One of the best-loved heroes of the Western world in the 1920s and 1930s was a doughty little Scotsman whose cloth helmet and jaunty goggles were instantly recognizable in a thousand Sunday supplements. Because he had moved faster over both land and sea than any other man before him, Malcolm Campbell was worshipped by a speed-loving and sentimental public and knighted by a grateful English king. Britons watched in rapt attention as he beat the speed record on land nine times and that on water three. They chuckled fondly when they read how the great speed king had given his little boy Donald an electric train and, like any father, monopolized the toy himself.
Now British eyes are on the son himself, who, for a while anyway, seemed a proper chip off the old engine block. Donald Campbell carried his father's love of toy trains to manhood, and with it his father's determination to beat existing speed records. Between the years 1955 and 1959, a decade after his father's death (in bed), the young Campbell set six new marks on the water, and in 1960 he lived up to his countrymen's highest expectations by preparing to attack the most coveted record of all—that for speed across land.
British industry—at a staggering cost—supplied him with the wherewithal: four tons of scientifically mobile get-up-and-go called Bluebird, and Sir Malcolm's fans waited breathless for his son to assume the paternal mantle. They are still waiting. Now in its fourth year, the formidable Bluebird has yet to set a record or even to make a single all-out attempt at one, and she is now ignominiously marooned by flood-waters in an Australian warehouse in Adelaide.

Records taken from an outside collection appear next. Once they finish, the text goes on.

Context: an optimization exercise on an open-source flow, tuned for small area. The choices shown serve that exercise and are no tape-out recipe.
At most, simulation tests tie the RTL to the original design; equivalence was not proved.
Power figures rest on the tool's default switching activity, not on a simulated workload.

==> harbor: inputs <==
==> flow/design.v <==
`default_nettype none
module ConfirmCtl (
	input wire clock,
	input wire reset,
	input wire cf_s,
	output reg c_pulse
);
	reg c_lock;
	reg [12:0] dcnt;
	wire d_done = ~cf_s & (dcnt >= 13'd6250);
	always @(posedge clock) begin
		if (reset) begin
			c_pulse <= 1'b0;
			c_lock <= 1'b0;
		end
		else begin
			c_pulse <= ~c_pulse & ~c_lock & cf_s;
			c_lock <= c_pulse | (c_lock & ~d_done);
		end
		dcnt <= c_lock ? dcnt + 13'd1 : 13'd0;
	end
endmodule
module Bot (
	input wire clock,
	input wire reset,
	input wire sp_s,
	input wire [6:0] full,
	output reg [2:0] bcode,
	output reg b1
);
	reg [3:0] lf;
	always @(posedge clock)
		if (reset)
			lf <= 4'b1001;
		else
			lf <= {lf[2:0], lf[3] ^ lf[2]};
	wire x21 = lf[2] ^ lf[1];
	wire [6:0] rnd = {x21, lf[2], lf[3], lf[3] ^ x21, lf[0], lf[2], lf[3] ^ lf[1]};
	wire [6:0] want = rnd & ~full & {7{sp_s}};
	always @(*)
		if (want[3])
			bcode = 3'd3;
		else if (want[4])
			bcode = 3'd4;
		else if (want[2])
			bcode = 3'd2;
		else if (want[5])
			bcode = 3'd5;
		else if (want[1])
			bcode = 3'd1;
		else if (want[6])
			bcode = 3'd6;
		else if (want[0])
			bcode = 3'd0;
		else
			bcode = 3'd7;
	reg b2;
	reg [12:0] tcnt;
	wire t_done = ~sp_s & (tcnt >= 13'd6250);
	always @(posedge clock) begin
		if (reset) begin
			b1 <= 1'b0;
			b2 <= 1'b0;
		end
		else begin
			b1 <= ~b1 & ~b2 & (|want);
			b2 <= b1 | (b2 & ~t_done);
		end
		tcnt <= b2 ? tcnt + 13'd1 : 13'd0;
	end
endmodule
module BoardStore (
	input wire clock,
	input wire clear,
	input wire do_move,
	input wire [2:0] code,
	input wire cp,
	output reg [48:0] bd
);
	integer c;
	always @(posedge clock)
		if (clear)
			bd <= {7{7'b0000001}};
		else if (do_move)
			for (c = 0; c < 7; c = c + 1)
				if ((code == c) & ~bd[7 * c + 6])
					bd[7 * c +: 7] <= {bd[7 * c +: 6], cp};
endmodule
module Vga (
	input wire clock,
	input wire reset,
	output reg [3:0] hk,
	output reg hp,
	output reg [2:0] vj,
	output reg vq,
	output wire hsync,
	output wire vsync,
	output wire valid
);
	reg [5:0] hc;
	reg [5:0] vr;
	wire eol = (hk == 4'd9) & ~hp & (hc == 6'd35);
	always @(posedge clock)
		if (reset) begin
			hk <= 4'd0;
			hp <= 1'b0;
			hc <= 6'd0;
			vj <= 3'd0;
			vq <= 1'b0;
			vr <= 6'd0;
		end
		else begin
			if (eol) begin
				hk <= 4'd0;
				hc <= 6'd0;
			end
			else if (~hp & (hc == 6'd44)) begin
				hp <= 1'b1;
				hc <= 6'd0;
			end
			else if (hp & (hc == 6'd39)) begin
				hp <= 1'b0;
				hc <= 6'd0;
				hk <= hk + 4'd1;
			end
			else
				hc <= hc + 6'd1;
			if (eol) begin
				if (vj == 3'd7) begin
					vj <= 3'd0;
					vr <= 6'd0;
				end
				else if (~vq & (vr == 6'd29)) begin
					vq <= 1'b1;
					vr <= 6'd0;
				end
				else if (vq & (vr == 6'd44)) begin
					vq <= 1'b0;
					vr <= 6'd0;
					vj <= vj + 3'd1;
				end
				else
					vr <= vr + 6'd1;
			end
		end
	assign hsync = ~(((hk == 4'd7) & hp & (hc >= 6'd17)) | ((hk == 4'd8) & (~hp | (hc <= 6'd27))));
	assign vsync = ~((vj == 3'd6) & vq & ((vr == 6'd11) | (vr == 6'd12)));
	assign valid = ((hk < 4'd7) | ((hk == 4'd7) & ~hp)) & ((vj < 3'd6) | ((vj == 3'd6) & ~vq));
endmodule
module Pixel (
	input wire [48:0] bd,
	input wire hp,
	input wire [3:0] hk,
	input wire vq,
	input wire [2:0] vj,
	output wire red,
	output wire green,
	output wire blue
);
	wire is_board = ~hp | ~vq;
	reg [6:0] w;
	always @(*)
		case (hk[2:0])
			3'd0: w = bd[6:0];
			3'd1: w = bd[13:7];
			3'd2: w = bd[20:14];
			3'd3: w = bd[27:21];
			3'd4: w = bd[34:28];
			3'd5: w = bd[41:35];
			default: w = bd[48:42];
		endcase
	wire [6:0] mk;
	assign mk[6] = w[6];
	assign mk[5] = w[5] & ~w[6];
	assign mk[4] = w[4] & ~(|w[6:5]);
	assign mk[3] = w[3] & ~(|w[6:4]);
	assign mk[2] = w[2] & ~(|w[6:3]);
	assign mk[1] = w[1] & ~(|w[6:2]);
	assign mk[0] = w[0] & ~(|w[6:1]);
	reg occ, p2;
	always @(*)
		case (vj)
			3'd0: begin
				occ = w[6];
				p2 = (mk[6] & w[0]);
			end
			3'd1: begin
				occ = |w[6:5];
				p2 = (mk[6] & w[1]) | (mk[5] & w[0]);
			end
			3'd2: begin
				occ = |w[6:4];
				p2 = (mk[6] & w[2]) | (mk[5] & w[1]) | (mk[4] & w[0]);
			end
			3'd3: begin
				occ = |w[6:3];
				p2 = (mk[6] & w[3]) | (mk[5] & w[2]) | (mk[4] & w[1]) | (mk[3] & w[0]);
			end
			3'd4: begin
				occ = |w[6:2];
				p2 = (mk[6] & w[4]) | (mk[5] & w[3]) | (mk[4] & w[2]) | (mk[3] & w[1]) | (mk[2] & w[0]);
			end
			default: begin
				occ = |w[6:1];
				p2 = (mk[6] & w[5]) | (mk[5] & w[4]) | (mk[4] & w[3]) | (mk[3] & w[2]) | (mk[2] & w[1]) | (mk[1] & w[0]);
			end
		endcase
	assign blue = is_board;
	assign red = ~is_board & occ;
	assign green = red & p2;
endmodule
module TopChip (
	input wire clock,
	input wire reset,
	input wire [11:0] io_in,
	output wire [11:0] io_out
);
	reg [2:0] mv_code;
	always @(*)
		case (mv_h)
			7'b0000001: mv_code = 3'd0;
			7'b0000010: mv_code = 3'd1;
			7'b0000100: mv_code = 3'd2;
			7'b0001000: mv_code = 3'd3;
			7'b0010000: mv_code = 3'd4;
			7'b0100000: mv_code = 3'd5;
			7'b1000000: mv_code = 3'd6;
			default: mv_code = 3'd7;
		endcase
	reg [6:0] mv_h;
	reg [2:0] mv_s;
	reg cf_h, cf_s, sp_h, sp_s, pvp_h, pvp_s, ng_h, ng_s;
	always @(posedge clock) begin
		mv_h <= io_in[6:0];
		mv_s <= mv_code;
		cf_h <= io_in[7];
		cf_s <= cf_h;
		sp_h <= io_in[8];
		sp_s <= sp_h;
		pvp_h <= io_in[9];
		pvp_s <= pvp_h;
		ng_h <= io_in[10];
		ng_s <= ng_h;
	end
	reg cp;
	always @(posedge clock)
		if (reset)
			cp <= 1'b0;
		else
			cp <= sp_s;
	wire c_pulse;
	ConfirmCtl confirm (.clock(clock), .reset(reset), .cf_s(cf_s), .c_pulse(c_pulse));
	wire [48:0] bd;
	wire [6:0] full;
	genvar gc;
	generate
		for (gc = 0; gc < 7; gc = gc + 1) begin : g_full
			assign full[gc] = bd[7 * gc + 6];
		end
	endgenerate
	wire [2:0] bcode;
	wire b1;
	Bot bot (.clock(clock), .reset(reset), .sp_s(sp_s), .full(full), .bcode(bcode), .b1(b1));
	wire human = ~cp | pvp_s;
	wire [2:0] code = human ? mv_s : bcode;
	wire do_move = human ? c_pulse : b1;
	BoardStore board (.clock(clock), .clear(reset | ng_s), .do_move(do_move), .code(code),
	                  .cp(cp), .bd(bd));
	wire hp, vq;
	wire [3:0] hk;
	wire [2:0] vj;
	wire hsync, vsync, valid;
	Vga vga (.clock(clock), .reset(reset), .hp(hp), .hk(hk), .vq(vq), .vj(vj),
	         .hsync(hsync), .vsync(vsync), .valid(valid));
	wire red, green, blue;
	Pixel pixel (.bd(bd), .hp(hp), .hk(hk), .vq(vq), .vj(vj), .red(red), .green(green), .blue(blue));
	assign io_out[0] = vsync;
	assign io_out[1] = hsync;
	assign io_out[2] = valid;
	assign io_out[3] = 1'b0;
	assign io_out[5:4] = {2{red}};
	assign io_out[7:6] = {2{green}};
	assign io_out[9:8] = {2{blue}};
	assign io_out[11:10] = 2'b00;
endmodule
`default_nettype none
module my_chip (
    input logic [11:0] io_in,  
    output logic [11:0] io_out,  
    input logic clock,
    input logic reset  
);
    TopChip top_i (.clock(clock), .reset(reset), .io_in(io_in), .io_out(io_out));
endmodule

Now the existing record of 394.196 miles per hour set in 1947 by Campbell's countryman, the late John Cobb, appears to be safe for at least another year, since the rains have made Bluebird's Australian speed course unusable for the balance of 1963. Meanwhile, Campbell's fans are beginning to reexamine their hero.

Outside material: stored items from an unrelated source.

This design comes from an exercise in tuning for small area, a short achievable clock period and few clock cycles per item on the open sky130 flow, not from production work. The RTL was checked by simulation tests, not by an equivalence proof against the original design. Power is estimated from default activity; no workload was simulated.

== try-harbor ==
// simple_modular_adder
module simple_modular_adder(a,b,clk,rst,out,done);
input [255:0] a,b;
input clk,rst;
output [255:0] out;
output done;
wire [254:6] hs;
wire [62:0] bg, bp;
wire [31:0] pg, pp, eg;
wire [5:0] l0, l1;
wire c0, c1;
ma_low u_low(.a(a[4:0]), .b(b[4:0]), .x5(a[5] ^ b[5]), .l0(l0), .l1(l1), .c0(c0), .c1(c1));
ma_blk4 u_a0(.a(a[9:6]), .b(b[9:6]), .al(a[5]), .bl(b[5]), .hs(hs[9:6]), .bg(bg[0]), .bp(bp[0]));
ma_blk4 u_a1(.a(a[13:10]), .b(b[13:10]), .al(a[9]), .bl(b[9]), .hs(hs[13:10]), .bg(bg[1]), .bp(bp[1]));
ma_blk4 u_a2(.a(a[17:14]), .b(b[17:14]), .al(a[13]), .bl(b[13]), .hs(hs[17:14]), .bg(bg[2]), .bp(bp[2]));
ma_blk4 u_a3(.a(a[21:18]), .b(b[21:18]), .al(a[17]), .bl(b[17]), .hs(hs[21:18]), .bg(bg[3]), .bp(bp[3]));
ma_blk4 u_a4(.a(a[25:22]), .b(b[25:22]), .al(a[21]), .bl(b[21]), .hs(hs[25:22]), .bg(bg[4]), .bp(bp[4]));
ma_blk4 u_a5(.a(a[29:26]), .b(b[29:26]), .al(a[25]), .bl(b[25]), .hs(hs[29:26]), .bg(bg[5]), .bp(bp[5]));
ma_blk4 u_a6(.a(a[33:30]), .b(b[33:30]), .al(a[29]), .bl(b[29]), .hs(hs[33:30]), .bg(bg[6]), .bp(bp[6]));
ma_blk4 u_a7(.a(a[37:34]), .b(b[37:34]), .al(a[33]), .bl(b[33]), .hs(hs[37:34]), .bg(bg[7]), .bp(bp[7]));
ma_blk4 u_a8(.a(a[41:38]), .b(b[41:38]), .al(a[37]), .bl(b[37]), .hs(hs[41:38]), .bg(bg[8]), .bp(bp[8]));
ma_blk4 u_a9(.a(a[45:42]), .b(b[45:42]), .al(a[41]), .bl(b[41]), .hs(hs[45:42]), .bg(bg[9]), .bp(bp[9]));
ma_blk4 u_a10(.a(a[49:46]), .b(b[49:46]), .al(a[45]), .bl(b[45]), .hs(hs[49:46]), .bg(bg[10]), .bp(bp[10]));
ma_blk4 u_a11(.a(a[53:50]), .b(b[53:50]), .al(a[49]), .bl(b[49]), .hs(hs[53:50]), .bg(bg[11]), .bp(bp[11]));
ma_blk4 u_a12(.a(a[57:54]), .b(b[57:54]), .al(a[53]), .bl(b[53]), .hs(hs[57:54]), .bg(bg[12]), .bp(bp[12]));
ma_blk4 u_a13(.a(a[61:58]), .b(b[61:58]), .al(a[57]), .bl(b[57]), .hs(hs[61:58]), .bg(bg[13]), .bp(bp[13]));
ma_blk4 u_a14(.a(a[65:62]), .b(b[65:62]), .al(a[61]), .bl(b[61]), .hs(hs[65:62]), .bg(bg[14]), .bp(bp[14]));
ma_blk4 u_a15(.a(a[69:66]), .b(b[69:66]), .al(a[65]), .bl(b[65]), .hs(hs[69:66]), .bg(bg[15]), .bp(bp[15]));
ma_blk4 u_a16(.a(a[73:70]), .b(b[73:70]), .al(a[69]), .bl(b[69]), .hs(hs[73:70]), .bg(bg[16]), .bp(bp[16]));
  ...
export LEC_CHECK = 0
export CAP_MARGIN = 20
export CORE_MARGIN = 2
export CORE_UTILIZATION = 40
export CTS_CLUSTER_DIAMETER = 60
export CTS_CLUSTER_SIZE = 25
export SETUP_SLACK_MARGIN = 2.45
export SLEW_MARGIN = 20
export SYNTH_HIERARCHICAL = 1
create_clock -name core_clock -period 5.0 [get_ports {clk}]
standard.sh (not shown) runs the stock make flow with config.mk's settings and CLKGATE_MAP_FILE= SYNTH_SCRIPT=/design/flow/synth_recipe.tcl, a recipe that flattens the netlist after the stock synthesis.
==> flow/flow/run.sh <==
#!/bin/bash
# Layout flow: the standard ORFS flow (standard.sh), run on a config (own.mk) that
# includes the standard flow's config.mk and adds two settings:
#  - the port buffers are the smallest plain buffer, sky130_fd_sc_hd__buf_1, instead of
#    the delay cell buffer_ports picks by default (every port still gets its buffer);
#  - slow cells with long PMOS stacks (3- and 4-input OR/NOR and some complex AOI/OAI
#    gates) are added to the platform's don't-use list.
# Synthesis, registers, floorplan, power grid, tap cells, CTS and routing are the standard
# flow's. The make output goes to standard.log; ORFS keeps each step's log under orfs/logs.
set -euo pipefail
here=$(pwd)
cat > own.mk <<EOM
include $here/config.mk
export BUFFER_PORTS_ARGS = -buffer_cell sky130_fd_sc_hd__buf_1
export DONT_USE_CELLS = sky130_fd_sc_hd__nor3_1 sky130_fd_sc_hd__nor3_2 sky130_fd_sc_hd__nor3_4 sky130_fd_sc_hd__nor3b_1 sky130_fd_sc_hd__nor3b_2 sky130_fd_sc_hd__nor3b_4 sky130_fd_sc_hd__nor4_1 sky130_fd_sc_hd__nor4_2 sky130_fd_sc_hd__nor4_4 sky130_fd_sc_hd__nor4b_1 sky130_fd_sc_hd__nor4b_2 sky130_fd_sc_hd__nor4b_4 sky130_fd_sc_hd__nor4bb_1 sky130_fd_sc_hd__nor4bb_2 sky130_fd_sc_hd__nor4bb_4 sky130_fd_sc_hd__or3_1 sky130_fd_sc_hd__or3_2 sky130_fd_sc_hd__or3_4 sky130_fd_sc_hd__or3b_1 sky130_fd_sc_hd__or3b_2 sky130_fd_sc_hd__or3b_4 sky130_fd_sc_hd__or4_1 sky130_fd_sc_hd__or4_2 sky130_fd_sc_hd__or4_4 sky130_fd_sc_hd__or4b_1 sky130_fd_sc_hd__or4b_2 sky130_fd_sc_hd__or4b_4 sky130_fd_sc_hd__or4bb_1 sky130_fd_sc_hd__or4bb_2 sky130_fd_sc_hd__or4bb_4  sky130_fd_sc_hd__a2111o_1 sky130_fd_sc_hd__a2111o_2 sky130_fd_sc_hd__a2111o_4 sky130_fd_sc_hd__a2111oi_0 sky130_fd_sc_hd__a2111oi_1 sky130_fd_sc_hd__a2111oi_2 sky130_fd_sc_hd__a2111oi_4 sky130_fd_sc_hd__a222oi_1 sky130_fd_sc_hd__a2bb2o_1 sky130_fd_sc_hd__a2bb2o_2 sky130_fd_sc_hd__a2bb2o_4 sky130_fd_sc_hd__a2bb2oi_1 sky130_fd_sc_hd__a2bb2oi_2 sky130_fd_sc_hd__a2bb2oi_4 sky130_fd_sc_hd__a311o_1 sky130_fd_sc_hd__a311o_2 sky130_fd_sc_hd__a311o_4 sky130_fd_sc_hd__a311oi_1 sky130_fd_sc_hd__a311oi_2 sky130_fd_sc_hd__a311oi_4 sky130_fd_sc_hd__a32o_1 sky130_fd_sc_hd__a32o_2 sky130_fd_sc_hd__a32o_4 sky130_fd_sc_hd__a32oi_1 sky130_fd_sc_hd__a32oi_2 sky130_fd_sc_hd__a32oi_4 sky130_fd_sc_hd__a41o_1 sky130_fd_sc_hd__a41o_2 sky130_fd_sc_hd__a41o_4 sky130_fd_sc_hd__a41oi_1 sky130_fd_sc_hd__a41oi_2 sky130_fd_sc_hd__a41oi_4 sky130_fd_sc_hd__o2111a_1 sky130_fd_sc_hd__o2111a_2 sky130_fd_sc_hd__o2111a_4 sky130_fd_sc_hd__o2111ai_1 sky130_fd_sc_hd__o2111ai_2 sky130_fd_sc_hd__o2111ai_4 sky130_fd_sc_hd__o2bb2a_1 sky130_fd_sc_hd__o2bb2a_2 sky130_fd_sc_hd__o2bb2a_4 sky130_fd_sc_hd__o2bb2ai_1 sky130_fd_sc_hd__o2bb2ai_2 sky130_fd_sc_hd__o2bb2ai_4 sky130_fd_sc_hd__o311a_1 sky130_fd_sc_hd__o311a_2 sky130_fd_sc_hd__o311a_4 sky130_fd_sc_hd__o311ai_0 sky130_fd_sc_hd__o311ai_1 sky130_fd_sc_hd__o311ai_2 sky130_fd_sc_hd__o311ai_4 sky130_fd_sc_hd__o32a_1 sky130_fd_sc_hd__o32a_2 sky130_fd_sc_hd__o32a_4 sky130_fd_sc_hd__o32ai_1 sky130_fd_sc_hd__o32ai_2 sky130_fd_sc_hd__o32ai_4 sky130_fd_sc_hd__o41a_1 sky130_fd_sc_hd__o41a_2 sky130_fd_sc_hd__o41a_4 sky130_fd_sc_hd__o41ai_1 sky130_fd_sc_hd__o41ai_2 sky130_fd_sc_hd__o41ai_4 
EOM
sed "s#DESIGN_CONFIG=[^ ]*#DESIGN_CONFIG=$here/own.mk#" standard.sh > own.sh
bash own.sh > standard.log 2>&1
Testbench counts of try-harbor, summed over its fixed seeds: cycles 1,024, items 512.
#### Input delta (try-quartz over try-harbor)
-- flow/config.mk --
<<< try-harbor, line 12
export CTS_CLUSTER_SIZE = 25
export SETUP_SLACK_MARGIN = 2.45
export SLEW_MARGIN = 20
export SYNTH_HIERARCHICAL = 1
>>> try-quartz, line 12
export CTS_CLUSTER_SIZE = 25
export SETUP_SLACK_MARGIN = 2.3
export SLEW_MARGIN = 20
export SYNTH_HIERARCHICAL = 1
export SYNTH_MINIMUM_KEEP_SIZE = 200
--- outcome ---
- try-quartz has completed all stages; timing, DRC and antenna checks passed.
- Going from try-harbor to try-quartz, maximum frequency went down; worst hold margin picked up an extra 8.7 ps.
- Of try-quartz and try-harbor, the higher areal power density over the cells belongs to try-quartz.
- Going from try-harbor to try-quartz, portion of total power attributed to sequential cells now larger, die area now larger.
[inputs] try-yarrow vs try-quartz
-- flow/config.mk --
<<< try-quartz, line 10
export CORE_UTILIZATION = 40
export CTS_CLUSTER_DIAMETER = 60
export CTS_CLUSTER_SIZE = 25
export SETUP_SLACK_MARGIN = 2.3
>>> try-yarrow, line 10
export CORE_UTILIZATION = 40
export CTS_CLUSTER_DIAMETER = 70
export CTS_CLUSTER_SIZE = 30
export SETUP_SLACK_MARGIN = 2.3
<<< try-quartz, line 15
export SYNTH_HIERARCHICAL = 1
export SYNTH_MINIMUM_KEEP_SIZE = 200
>>> try-yarrow, line 15
export SYNTH_HIERARCHICAL = 1
==> comparison <==
Overall die width: try-yarrow < try-quartz. Diff try-quartz..try-yarrow | first-pass iteration count of the detailed router | unchanged. The inserted tap cell count in try-yarrow was lower than what try-quartz gave. Compared with try-quartz, total clock buffers created by CTS in try-yarrow decreased by more than 10%. Relative to try-quartz, highest clock frequency the design can meet has gone down in try-yarrow. As far as design area is concerned, try-yarrow and try-quartz perform about the same. Diff try-quartz -> try-yarrow | fraction of area in multi-input gates | increase of 7.2 points. Compared with try-quartz, try-yarrow improves switching power. From try-quartz to try-yarrow the numbers moved as follows: relative contribution of the clock network to total power dropped 1.3 points; share of the core filled with cells moved up.
Here is what was changed in the inputs of try-indigo compared with try-yarrow.
-- flow/config.mk --
<<< try-yarrow, line 12
export CTS_CLUSTER_SIZE = 30
export SETUP_SLACK_MARGIN = 2.3
export SLEW_MARGIN = 20
export SYNTH_HIERARCHICAL = 1
>>> try-indigo, line 12
export CTS_CLUSTER_SIZE = 30
export SETUP_SLACK_MARGIN = 2.45
export SLEW_MARGIN = 20
export SYNTH_HIERARCHICAL = 1
export SYNTH_MINIMUM_KEEP_SIZE = 200
--- outcome ---
- try-indigo has completed all stages; timing, DRC and antenna checks passed.
- What try-yarrow reported for number of resized instances in the post-cts repair step has to be multiplied by 2.5 to get the figure for try-indigo.
- The critical path required time on try-yarrow is in line with that on try-indigo.
- Max total track usage across try-yarrow and try-indigo: try-indigo
- try-indigo vs try-yarrow — power per cell area dropped 4.5%.
- Sequential power share ended up 0.7 points lower on try-indigo than on try-yarrow.
- Sort try-yarrow and try-indigo by non-clock buffer contribution to total cell area, descending, and try-indigo comes first.
- Wire length of the first global-routing pass: higher on try-indigo
- Area of the die, try-yarrow and try-indigo, higher one = try-indigo.

==> re-timing with driven ports <==
The flow's constraints put no driver on any port. The routed layouts listed below were extracted and timed again, unchanged, in two steps.
Step 1 (the two cells are an assumption about what drives the block):
set clk [get_ports {clk}]
set_driving_cell -lib_cell sky130_fd_sc_hd__clkbuf_16 $clk
set_driving_cell -lib_cell sky130_fd_sc_hd__buf_2 [delete_from_list [all_inputs] $clk]
Step 2, shift: input delay + t, output delay - t, t = (earliest + latest rising clock arrival at the registers) / 2. This alone moves slack from input paths to output paths.
Slacks: no drivers / after step 1 / after step 2; pairs: no drivers / after step 1.
run | t, ns | setup slack, ns | worst setup path after step 2
try-harbor | 0.629 | 2.356 / 2.356 / 1.862 | input to register
try-quartz | 0.642 | 2.338 / 2.338 / 1.787 | input to register
try-yarrow | 0.630 | 2.328 / 2.328 / 1.818 | input to register
try-indigo | 0.635 | 2.291 / 2.291 / 1.885 | input to register
After both steps setup and hold are still met in every run listed. The setup slack of try-quartz, which loses most, moves by 0.000 ns with the drivers and by -0.551 ns with both steps.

To a lesser man than Donald Campbell the wretched failure of the Bluebird project over the years might be embarrassing. But Donald has lost none of his famous aplomb. "We have reached the end of a chapter, but not the end of the book," he said after the soggy debacle in Australia. "Nobody's to blame, old boy," Campbell told SPORTS ILLUSTRATED Correspondent Fred Hubbard in Adelaide recently. "Play was stopped by a welter of utterly unforeseeable, unpredictable, unaccountable ruddy rain. But nothing is dead yet. This project is very much alive. I have the full and unqualified support of all of Bluebird's backers."

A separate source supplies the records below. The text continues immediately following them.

This is an optimization exercise on Yosys and OpenROAD, whose aim is small area, not a production implementation. The RTL was checked by simulation tests, not by an equivalence proof against the original design.

## run D
==> module beta_test, before the edit <==
module beta_test (a, b, nbeta1, ok);
input  [7:0] a, b;
input  [4:0] nbeta1;
output       ok;
wire [7:0] d;
wire       co;
rca #(8) sub (.a(a), .b(~b), .ci(1'b1), .s(d), .co(co));
wire s = ~co;                         
wire [4:0] x = d[4:0] ^ {5{s}};       
wire c5;
rcc #(5) cmp (.a(x), .b(nbeta1), .ci(s), .co(c5));
assign ok = ~c5 & (d[7:5] == {3{s}});
endmodule
==> module line_pre, before the edit <==
module line_pre ( pix, en, nalpha1, nts1, nbeta1, tc0_l, ntc0_l, tc_c,
                  edge_on, ap, aq, con_s, dm, clip_l, clip_c, difp, difq );
input  [63:0] pix;       
input         en;        
input  [7:0]  nalpha1;   
input  [7:0]  nts1;      
input  [4:0]  nbeta1;    
input  [4:0]  tc0_l;     
input  [5:0]  ntc0_l;    
input  [4:0]  tc_c;      
output        edge_on, ap, aq, con_s;
output [5:0]  dm;
output        clip_l, clip_c;
output [5:0]  difp, difq;
wire [7:0] p2 = pix[55:48], p1 = pix[47:40], p0 = pix[39:32];
wire [7:0] q0 = pix[31:24], q1 = pix[23:16], q2 = pix[15:8];
wire [8:0] e;                                    
wire       e_co;
rca #(8) sub_e (.a(q0), .b(~p0), .ci(1'b1), .s(e[7:0]), .co(e_co));
assign e[8] = ~e_co;
wire       e_s = e[8];
wire [7:0] e_x = e[7:0] ^ {8{e_s}};
wire ca, cs;
rcc #(8) cmp_a (.a(e_x), .b(nalpha1), .ci(e_s), .co(ca));
rcc #(8) cmp_s (.a(e_x), .b(nts1),    .ci(e_s), .co(cs));
assign con_s = ~cs;
wire b_p1, b_q1;
beta_test bt_p1 (.a(p1), .b(p0), .nbeta1(nbeta1), .ok(b_p1));
beta_test bt_q1 (.a(q1), .b(q0), .nbeta1(nbeta1), .ok(b_q1));
beta_test bt_p2 (.a(p2), .b(p0), .nbeta1(nbeta1), .ok(ap));
beta_test bt_q2 (.a(q2), .b(q0), .nbeta1(nbeta1), .ok(aq));
assign edge_on = en & ~ca & b_p1 & b_q1;
wire [8:0] u;                                    
wire       u_co;
rca #(8) sub_u (.a(p1), .b(~q1), .ci(1'b1), .s(u[7:0]), .co(u_co));
assign u[8] = ~u_co;
wire [9:0] w;
wire       w_co;
rca #(10) add_w (.a({e_s, e}), .b({u[8], u[8], u[8], u[8:2]}), .ci(1'b1), .s(w), .co(w_co));
wire [8:0] delta = w[9:1];
wire       s     = delta[8];
wire [7:0] y     = delta[7:0] ^ {8{s}};    
wire       big   = |y[7:5];                
assign dm = {s, delta[4:0]};
wire [4:0] dd;
wire       dc;
rca #(5) sub_d (.a(y[4:0]), .b(~tc0_l), .ci(s), .s(dd), .co(dc));
assign clip_l = big | (dc & ((~ap & ~aq) | ((ap ^ aq) & (|dd)) | (ap & aq & (|dd[4:1]))));
wire cc5;
rcc #(5) cmp_c (.a(y[4:0]), .b(~tc_c), .ci(s), .co(cc5));
assign clip_c = big | cc5;
wire [8:0] a_c;
rca #(8) add_a (.a(p0), .b(q0), .ci(1'b1), .s(a_c[7:0]), .co(a_c[8]));
wire [7:0] avg = a_c[8:1];
p1_pre pp (.x2(p2), .x1(p1), .avg(avg), .tc0(tc0_l), .ntc0(ntc0_l), .dif(difp));
p1_pre pq (.x2(q2), .x1(q1), .avg(avg), .tc0(tc0_l), .ntc0(ntc0_l), .dif(difq));
endmodule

Publicly, yes. The 72 British firms that built Bluebird and contribute to her operating expenses are, on the surface, stanchly united behind Campbell. "We are not disappointed with the events in Australia, except that we are disappointed for Donald Campbell," was the way Reginald Nightingale, manufacturer of some special forgings, put it. "The attitude we take is that if these blokes are prepared to sacrifice their lives in the interest of British achievement, we'll back them whatever way we can. Campbell had no control of the weather. I have the utmost faith in him. He is a charming bloke and full of guts."
Nevertheless, it is clear that some Bluebird people have begun to entertain doubts. With exquisite British restraint, a spokesman for one of Bluebird's largest backers says privately that his firm is "a bit peeved." Another, who also prefers anonymity, says, "A tremendous lot of money has been spent, and a stage is approaching when we have to decide whether it is worth throwing in a few more pounds to pull it off, or to take a stand and say, 'Not another pound.' " Wistfully he adds, "Some members of the project's steering committee feel that they have not been as fully informed as they should have been. They have received handouts from the publicity men but, having put up a lot of money, naturally they feel they should have had a few more paragraphs telling them more about what was really happening."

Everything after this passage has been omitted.